RefactorCoderQA：面向云与边缘部署的多领域代码问题解决方案的LLM基准测试 (RefactorCoderQA: Benchmarking LLMs for Multi-Domain Coding Question Solutions in Cloud and Edge Deployment)

To optimize the reasoning and problem-solving capabilities of Large Language Models (LLMs), we propose a novel cloud-edge collaborative architecture that enables a structured multi-agent prompting framework.
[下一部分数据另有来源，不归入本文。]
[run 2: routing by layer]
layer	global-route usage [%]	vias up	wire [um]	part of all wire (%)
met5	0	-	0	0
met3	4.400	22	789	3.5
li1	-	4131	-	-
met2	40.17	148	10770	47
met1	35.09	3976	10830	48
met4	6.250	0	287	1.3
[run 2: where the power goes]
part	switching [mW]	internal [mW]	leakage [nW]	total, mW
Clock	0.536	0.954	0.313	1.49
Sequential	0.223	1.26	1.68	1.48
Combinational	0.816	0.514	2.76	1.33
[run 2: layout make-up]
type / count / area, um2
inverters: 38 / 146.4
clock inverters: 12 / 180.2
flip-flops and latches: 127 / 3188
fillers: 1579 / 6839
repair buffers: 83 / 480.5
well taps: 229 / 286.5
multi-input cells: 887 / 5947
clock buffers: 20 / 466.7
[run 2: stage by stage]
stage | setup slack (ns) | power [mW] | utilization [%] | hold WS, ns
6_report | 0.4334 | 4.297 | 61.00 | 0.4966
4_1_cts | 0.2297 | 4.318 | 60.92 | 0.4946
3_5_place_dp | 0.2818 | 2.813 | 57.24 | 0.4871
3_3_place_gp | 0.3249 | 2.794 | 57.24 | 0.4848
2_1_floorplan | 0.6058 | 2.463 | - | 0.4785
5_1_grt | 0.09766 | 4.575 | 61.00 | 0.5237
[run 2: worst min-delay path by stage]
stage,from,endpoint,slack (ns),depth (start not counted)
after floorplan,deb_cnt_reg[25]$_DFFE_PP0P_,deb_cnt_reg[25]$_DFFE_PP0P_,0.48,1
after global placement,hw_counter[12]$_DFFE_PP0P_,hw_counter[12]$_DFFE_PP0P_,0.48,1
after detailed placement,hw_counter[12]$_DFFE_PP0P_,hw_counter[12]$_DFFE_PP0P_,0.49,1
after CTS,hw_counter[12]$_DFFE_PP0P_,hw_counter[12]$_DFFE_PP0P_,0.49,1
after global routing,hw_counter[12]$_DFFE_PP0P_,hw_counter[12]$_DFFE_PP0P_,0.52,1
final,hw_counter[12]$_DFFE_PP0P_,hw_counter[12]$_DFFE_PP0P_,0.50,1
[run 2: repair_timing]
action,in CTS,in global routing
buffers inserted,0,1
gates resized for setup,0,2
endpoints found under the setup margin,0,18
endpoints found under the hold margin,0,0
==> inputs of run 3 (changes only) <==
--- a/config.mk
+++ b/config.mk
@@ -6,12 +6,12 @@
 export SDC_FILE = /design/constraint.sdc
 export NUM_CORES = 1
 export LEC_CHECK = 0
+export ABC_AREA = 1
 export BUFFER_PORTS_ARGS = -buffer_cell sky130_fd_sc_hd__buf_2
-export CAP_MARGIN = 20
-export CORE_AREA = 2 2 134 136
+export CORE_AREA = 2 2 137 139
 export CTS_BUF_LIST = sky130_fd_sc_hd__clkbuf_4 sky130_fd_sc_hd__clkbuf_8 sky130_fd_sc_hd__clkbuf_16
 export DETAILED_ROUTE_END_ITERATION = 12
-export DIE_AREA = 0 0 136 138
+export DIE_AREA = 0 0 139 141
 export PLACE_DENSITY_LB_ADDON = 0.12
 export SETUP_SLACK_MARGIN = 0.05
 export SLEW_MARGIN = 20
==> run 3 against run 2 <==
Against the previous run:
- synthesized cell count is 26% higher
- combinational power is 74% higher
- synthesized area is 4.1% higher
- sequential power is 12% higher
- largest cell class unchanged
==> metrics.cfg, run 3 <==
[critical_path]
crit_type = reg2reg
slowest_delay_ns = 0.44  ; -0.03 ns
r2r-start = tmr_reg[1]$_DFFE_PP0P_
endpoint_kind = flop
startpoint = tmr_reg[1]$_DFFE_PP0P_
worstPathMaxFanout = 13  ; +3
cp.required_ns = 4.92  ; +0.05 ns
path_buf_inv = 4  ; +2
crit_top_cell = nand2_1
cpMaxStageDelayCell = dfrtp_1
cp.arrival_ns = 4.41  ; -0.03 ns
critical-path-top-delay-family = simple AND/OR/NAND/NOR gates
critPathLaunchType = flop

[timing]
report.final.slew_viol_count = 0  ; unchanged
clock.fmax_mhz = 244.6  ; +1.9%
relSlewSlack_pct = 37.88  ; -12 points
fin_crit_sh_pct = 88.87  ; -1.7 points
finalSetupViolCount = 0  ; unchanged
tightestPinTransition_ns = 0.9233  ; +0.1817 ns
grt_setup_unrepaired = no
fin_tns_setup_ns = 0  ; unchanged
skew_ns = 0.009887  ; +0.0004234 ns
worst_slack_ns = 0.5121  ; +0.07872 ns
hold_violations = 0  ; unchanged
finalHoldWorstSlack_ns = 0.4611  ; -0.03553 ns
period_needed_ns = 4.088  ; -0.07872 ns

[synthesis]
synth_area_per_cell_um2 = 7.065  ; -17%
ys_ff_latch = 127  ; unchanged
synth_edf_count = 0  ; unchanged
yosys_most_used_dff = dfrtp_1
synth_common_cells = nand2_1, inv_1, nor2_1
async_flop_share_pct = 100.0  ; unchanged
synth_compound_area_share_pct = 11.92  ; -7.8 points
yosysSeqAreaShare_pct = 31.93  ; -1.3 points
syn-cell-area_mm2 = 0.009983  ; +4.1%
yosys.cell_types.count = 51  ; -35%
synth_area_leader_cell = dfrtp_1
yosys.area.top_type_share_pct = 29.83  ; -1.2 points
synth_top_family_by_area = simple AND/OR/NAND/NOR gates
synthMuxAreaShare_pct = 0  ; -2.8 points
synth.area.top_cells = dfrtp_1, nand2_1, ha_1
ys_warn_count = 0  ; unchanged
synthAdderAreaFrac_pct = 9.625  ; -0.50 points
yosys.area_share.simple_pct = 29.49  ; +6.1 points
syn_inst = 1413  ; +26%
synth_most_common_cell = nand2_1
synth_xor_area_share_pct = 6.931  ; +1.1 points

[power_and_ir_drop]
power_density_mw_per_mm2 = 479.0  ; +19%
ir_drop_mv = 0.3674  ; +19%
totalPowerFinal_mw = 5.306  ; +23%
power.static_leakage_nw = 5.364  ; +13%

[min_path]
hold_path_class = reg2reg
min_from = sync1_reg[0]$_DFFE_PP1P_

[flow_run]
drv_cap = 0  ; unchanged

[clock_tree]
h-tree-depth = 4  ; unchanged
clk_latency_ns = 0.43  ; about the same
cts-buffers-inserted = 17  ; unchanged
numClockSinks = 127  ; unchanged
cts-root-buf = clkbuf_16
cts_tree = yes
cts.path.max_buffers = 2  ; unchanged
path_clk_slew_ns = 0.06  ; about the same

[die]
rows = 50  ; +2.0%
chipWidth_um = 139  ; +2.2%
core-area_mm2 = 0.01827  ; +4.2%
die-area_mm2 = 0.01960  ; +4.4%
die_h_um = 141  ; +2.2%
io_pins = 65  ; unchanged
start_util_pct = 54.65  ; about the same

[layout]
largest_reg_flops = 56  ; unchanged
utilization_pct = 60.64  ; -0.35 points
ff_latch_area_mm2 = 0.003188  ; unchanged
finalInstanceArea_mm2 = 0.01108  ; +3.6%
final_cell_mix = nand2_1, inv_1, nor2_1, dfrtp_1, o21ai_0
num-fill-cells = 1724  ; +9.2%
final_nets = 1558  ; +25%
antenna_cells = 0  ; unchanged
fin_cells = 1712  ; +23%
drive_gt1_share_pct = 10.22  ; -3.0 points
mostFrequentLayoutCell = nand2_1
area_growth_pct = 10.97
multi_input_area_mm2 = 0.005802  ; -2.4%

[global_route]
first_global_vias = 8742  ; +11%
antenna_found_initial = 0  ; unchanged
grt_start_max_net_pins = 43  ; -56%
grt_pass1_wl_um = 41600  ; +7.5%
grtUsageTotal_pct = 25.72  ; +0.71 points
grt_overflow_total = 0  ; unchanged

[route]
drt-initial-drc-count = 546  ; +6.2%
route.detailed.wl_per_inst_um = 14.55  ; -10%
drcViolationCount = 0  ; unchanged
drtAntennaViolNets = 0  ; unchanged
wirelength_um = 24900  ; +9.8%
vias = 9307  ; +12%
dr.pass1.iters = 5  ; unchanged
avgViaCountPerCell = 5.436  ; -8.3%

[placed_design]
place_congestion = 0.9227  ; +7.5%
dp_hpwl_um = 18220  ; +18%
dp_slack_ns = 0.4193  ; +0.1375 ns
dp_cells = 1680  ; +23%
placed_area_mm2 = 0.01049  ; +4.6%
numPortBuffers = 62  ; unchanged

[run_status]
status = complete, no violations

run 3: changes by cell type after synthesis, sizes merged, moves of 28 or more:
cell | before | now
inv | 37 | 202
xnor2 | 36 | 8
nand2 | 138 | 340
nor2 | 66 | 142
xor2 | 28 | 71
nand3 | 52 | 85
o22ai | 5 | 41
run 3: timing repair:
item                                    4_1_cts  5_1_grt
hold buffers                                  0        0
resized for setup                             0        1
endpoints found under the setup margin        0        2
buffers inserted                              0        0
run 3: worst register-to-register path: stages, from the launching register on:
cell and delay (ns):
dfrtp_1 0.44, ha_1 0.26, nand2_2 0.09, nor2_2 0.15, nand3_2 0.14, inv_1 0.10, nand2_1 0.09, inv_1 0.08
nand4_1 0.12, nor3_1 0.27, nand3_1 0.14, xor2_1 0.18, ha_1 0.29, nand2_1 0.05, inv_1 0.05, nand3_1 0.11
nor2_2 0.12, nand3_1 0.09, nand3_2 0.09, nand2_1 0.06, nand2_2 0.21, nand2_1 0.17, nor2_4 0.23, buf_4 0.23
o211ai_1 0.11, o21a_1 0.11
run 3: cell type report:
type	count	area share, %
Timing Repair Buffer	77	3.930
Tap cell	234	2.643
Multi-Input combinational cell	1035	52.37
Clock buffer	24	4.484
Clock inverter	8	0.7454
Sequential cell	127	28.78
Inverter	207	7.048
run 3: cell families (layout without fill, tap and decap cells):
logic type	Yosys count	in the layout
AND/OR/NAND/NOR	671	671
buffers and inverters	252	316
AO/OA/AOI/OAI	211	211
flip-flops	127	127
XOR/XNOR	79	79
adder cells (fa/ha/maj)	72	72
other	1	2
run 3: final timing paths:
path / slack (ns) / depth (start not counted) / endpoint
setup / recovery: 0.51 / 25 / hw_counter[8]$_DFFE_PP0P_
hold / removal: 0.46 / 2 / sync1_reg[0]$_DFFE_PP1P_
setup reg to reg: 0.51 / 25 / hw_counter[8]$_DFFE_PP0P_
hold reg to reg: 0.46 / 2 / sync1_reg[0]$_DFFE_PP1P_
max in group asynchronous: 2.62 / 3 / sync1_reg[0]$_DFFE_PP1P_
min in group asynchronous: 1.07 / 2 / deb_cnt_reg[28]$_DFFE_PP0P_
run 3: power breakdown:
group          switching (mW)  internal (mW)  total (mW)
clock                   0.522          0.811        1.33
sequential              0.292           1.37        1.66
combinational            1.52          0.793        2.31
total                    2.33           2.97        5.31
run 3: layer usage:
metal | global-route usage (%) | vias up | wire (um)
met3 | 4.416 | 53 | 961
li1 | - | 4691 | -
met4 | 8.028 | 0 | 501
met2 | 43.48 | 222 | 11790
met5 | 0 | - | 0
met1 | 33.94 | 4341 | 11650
This framework comprises three specialized components: GuideLLM, a lightweight model deployed at the edge to provide methodological guidance; SolverLLM, a more powerful model hosted in the cloud and responsible for generating code solutions; and JudgeLLM, an automated evaluator for assessing solution correctness and quality. To evaluate and demonstrate the effectiveness of this architecture in realistic settings, we introduce RefactorCoderQA, a comprehensive benchmark designed to evaluate and enhance the performance of LLMs across multi-domain coding tasks. Motivated by the limitations of existing benchmarks, RefactorCoderQA systematically covers multiple technical domains, including Software Engineering, Data Science, Machine Learning, and Natural Language Processing, using authentic coding challenges sourced from Stack Overflow. We propose RefactorCoder-MoE, a fine-tuned mixture-of-experts (MoE) code language model based on DeepSeek-Coder-7B-Instruct, adapted to the RefactorCoderQA benchmark using QLoRA for domain-specific coding question answering. Extensive experiments demonstrate that RefactorCoder-MoE achieves strong and competitive performance, significantly outperforming all evaluated open-source and commercial baselines, with an overall accuracy of 76.84%.

翻译：为优化大型语言模型（LLMs）的推理与问题解决能力，我们提出了一种新颖的云边协同架构，该架构实现了一个结构化的多智能体提示框架。该框架包含三个专门化组件：GuideLLM，一个部署在边缘的轻量级模型，负责提供方法学指导；SolverLLM，一个部署在云端、能力更强的模型，负责生成代码解决方案；以及JudgeLLM，一个用于评估解决方案正确性与质量的自动化评估器。为了在真实场景中评估并展示该架构的有效性，我们引入了RefactorCoderQA，这是一个旨在评估和提升LLMs在多领域编码任务中性能的综合基准。受现有基准局限性的启发，RefactorCoderQA系统性地覆盖了软件工程、数据科学、机器学习和自然语言处理等多个技术领域，所使用的真实编码挑战均源自Stack Overflow。我们提出了RefactorCoder-MoE，这是一个基于DeepSeek-Coder-7B-Instruct进行微调的混合专家（MoE）代码语言模型，它使用QLoRA技术适配于RefactorCoderQA基准，以用于领域特定的代码问答任务。大量实验表明，RefactorCoder-MoE取得了强劲且具有竞争力的性能，显著优于所有评估的开源和商业基线模型，其总体准确率达到76.84%。